Невеста Борджа - Калогридис Джинн. Страница 21

Федерико нахмурился.

— Наши финансы в скверном состоянии. Их едва хватает на собственную армию — после того, сколько Альфонсо потратил на перестройку дворцов и покупку всех этих ненужных произведений искусства…

— У нас нет выбора, — настаивал Франческо. — Либо наемники, либо Франция нас сокрушит. А после войны мы вполне можем занять денег в Испании.

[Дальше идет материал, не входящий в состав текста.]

===== src/rtl/alu_serial.sv =====
// alu_serial: bit-serial N-bit ALU (NOR, XOR, ADD, SUB) built around one 1-bit slice.
// Operands are accepted on a valid/ready handshake, processed LSB-first at one bit per
// clock, and the result is held in DONE until the consumer accepts it.
// Optional feature macro: ALU_SERIAL_FLAGS_EN adds the o_zero / o_ovf status outputs.
module alu_serial #(
    parameter int unsigned WIDTH = 8
) (
    input  logic             i_clk,
    input  logic             i_rst,
    input  logic             i_in_valid,
    output logic             o_in_ready,
    input  logic [WIDTH-1:0] i_a,
    input  logic [WIDTH-1:0] i_b,
    input  logic [1:0]       i_op,
    output logic             o_out_valid,
    input  logic             i_out_ready,
    output logic [WIDTH-1:0] o_result,
    output logic             o_cout
`ifdef ALU_SERIAL_FLAGS_EN
    ,
    output logic             o_zero,
    output logic             o_ovf
`endif
);

    localparam int unsigned CntW = (WIDTH > 1) ? $clog2(WIDTH) : 1;

    localparam logic [1:0] OpNor = 2'b00;
    localparam logic [1:0] OpXor = 2'b01;
    localparam logic [1:0] OpAdd = 2'b10;
    localparam logic [1:0] OpSub = 2'b11;

    typedef enum logic [1:0] {
        StIdle,
        StRun,
        StDone
    } state_e;

    state_e r_state;
    state_e w_state_next;

    logic [WIDTH-1:0] r_a;
    logic [WIDTH-1:0] r_b;
    logic [1:0]       r_op;
    logic [WIDTH-1:0] r_result;
    logic [CntW-1:0]  r_cnt;
    logic             r_carry;

    logic             w_a_bit;
    logic             w_b_bit;
    logic             w_arith;
    logic             w_carry_out;
    logic             w_res_bit;
    logic             w_carry_next;
    logic             w_last;
    logic [WIDTH-1:0] w_result_shift;

    // State register; reset wins over any handshake on the same edge.
    always_ff @(posedge i_clk) begin
        if (i_rst) begin
            r_state <= StIdle;
        end else begin
            r_state <= w_state_next;
        end
    end

    // Next-state logic for the IDLE -> RUN -> DONE sequence.
    always_comb begin
        w_state_next = r_state;
        case (r_state)
            StIdle:  if (i_in_valid) w_state_next = StRun;
            StRun:   if (w_last) w_state_next = StDone;
            StDone:  if (i_out_ready) w_state_next = StIdle;
            default: w_state_next = StIdle;
        endcase
    end

    // The single 1-bit slice; operands are shifted right so bit 0 is always the current bit.
    always_comb begin
        w_a_bit        = r_a[0];
        // SUB adds ~b with carry-in 1 (two's complement).
        w_b_bit        = (r_op == OpSub) ? ~r_b[0] : r_b[0];
        w_arith        = r_op[1];
        w_carry_out    = (w_a_bit & w_b_bit) | (r_carry & (w_a_bit ^ w_b_bit));
        w_res_bit      = 1'b0;
        case (r_op)
            OpNor:   w_res_bit = ~(r_a[0] | r_b[0]);
            OpXor:   w_res_bit = r_a[0] ^ r_b[0];
            default: w_res_bit = w_a_bit ^ w_b_bit ^ r_carry;
        endcase
        w_carry_next   = w_arith & w_carry_out;
        w_last         = (r_cnt == CntW'(WIDTH - 1));
        w_result_shift = {w_res_bit, r_result[WIDTH-1:1]};
    end

    // Datapath: latch operands on accept, then shift one result bit into the MSB per RUN cycle.
    always_ff @(posedge i_clk) begin
        if (i_rst) begin
            r_a      <= '0;
            r_b      <= '0;
            r_op     <= OpNor;
            r_result <= '0;
            r_cnt    <= '0;
            r_carry  <= 1'b0;
        end else begin
            case (r_state)
                StIdle: begin
                    if (i_in_valid) begin
                        r_a      <= i_a;
                        r_b      <= i_b;
                        r_op     <= i_op;
                        r_result <= '0;
                        r_cnt    <= '0;
                        r_carry  <= (i_op == OpSub);
                    end
                end
                StRun: begin
                    r_a      <= r_a >> 1;
                    r_b      <= r_b >> 1;
                    r_result <= w_result_shift;
                    r_carry  <= w_carry_next;
                    r_cnt    <= w_last ? '0 : r_cnt + CntW'(1);
                end
                default: ;
            endcase
        end
    end

`ifdef ALU_SERIAL_FLAGS_EN
    logic r_zero;
    logic r_ovf;

    // Flags are captured from the final slice step; r_carry then holds the carry into the MSB.
    always_ff @(posedge i_clk) begin
        if (i_rst) begin
            r_zero <= 1'b0;
            r_ovf  <= 1'b0;
        end else if (r_state == StIdle && i_in_valid) begin
            r_zero <= 1'b0;
            r_ovf  <= 1'b0;
        end else if (r_state == StRun && w_last) begin
            r_zero <= (w_result_shift == '0);
            r_ovf  <= w_arith & (r_carry ^ w_carry_out);
        end
    end

    assign o_zero = r_zero;
    assign o_ovf  = r_ovf;
`endif

    assign o_in_ready  = (r_state == StIdle);
    assign o_out_valid = (r_state == StDone);
    assign o_result    = r_result;
    // Carry register is held at 0 for logic ops, so it doubles as cout.
    assign o_cout      = r_carry;

endmodule
--- src/rtl/axi4_slave_pkg.sv ---
// rtl/axi4_slave_pkg.sv - arbiter state and ownership types shared by the memory arbiter
package axi4_slave_pkg;

   typedef enum logic [1:0] {ARB_IDLE, ARB_WR, ARB_RD} arb_state_t;
   typedef enum logic {OWN_WR, OWN_RD} arb_owner_t;

endpackage

--- src/rtl/axi4_rd_valid_pipe.sv ---
// rtl/axi4_rd_valid_pipe.sv - RD_LATENCY-deep valid shift register with synchronous clear
module axi4_rd_valid_pipe #(
   parameter int RD_LATENCY = 1
) (
   input  logic clk,
   input  logic rst,
   input  logic in_valid,
   output logic out_valid
);

   logic [RD_LATENCY-1:0] stages;

   always_ff @(posedge clk) begin
      if (rst) begin
         stages <= '0;
      end else begin
         stages <= (stages << 1) | RD_LATENCY'(in_valid);
      end
   end

   assign out_valid = stages[RD_LATENCY-1];

endmodule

Федерико продолжал хмуриться. Он уже открыл было рот для ответа — и закрыл, услышав чей-то настойчивый стук.

— Войдите! — велел он.

Я узнала появившегося в дверях седого человека с ястребиным носом. Это был сенешаль, управляющий королевским имуществом, куда входили королевские драгоценности и финансы. Вид у него был потрясенный. Едва лишь взглянув на сенешаля, Федерико кинулся к нему, позабыв обо всех требованиях этикета, и склонил голову, чтобы старик мог шептать ему на ухо.

Пока Федерико слушал сенешаля, глаза его сначала округлились, потом сделались ошеломленными. В конце концов сенешаль удалился, и дверь снова закрылась. Мой дядя, пошатываясь, сделал несколько шагов и тяжело опустился в кресло, опустил голову и схватился за сердце. У него вырвался сдавленный возглас.

На один ужасный миг мне показалось, будто он умирает.

Дядя Франческо вскочил и метнулся к брату. Он опустился на колени и схватил его за руку.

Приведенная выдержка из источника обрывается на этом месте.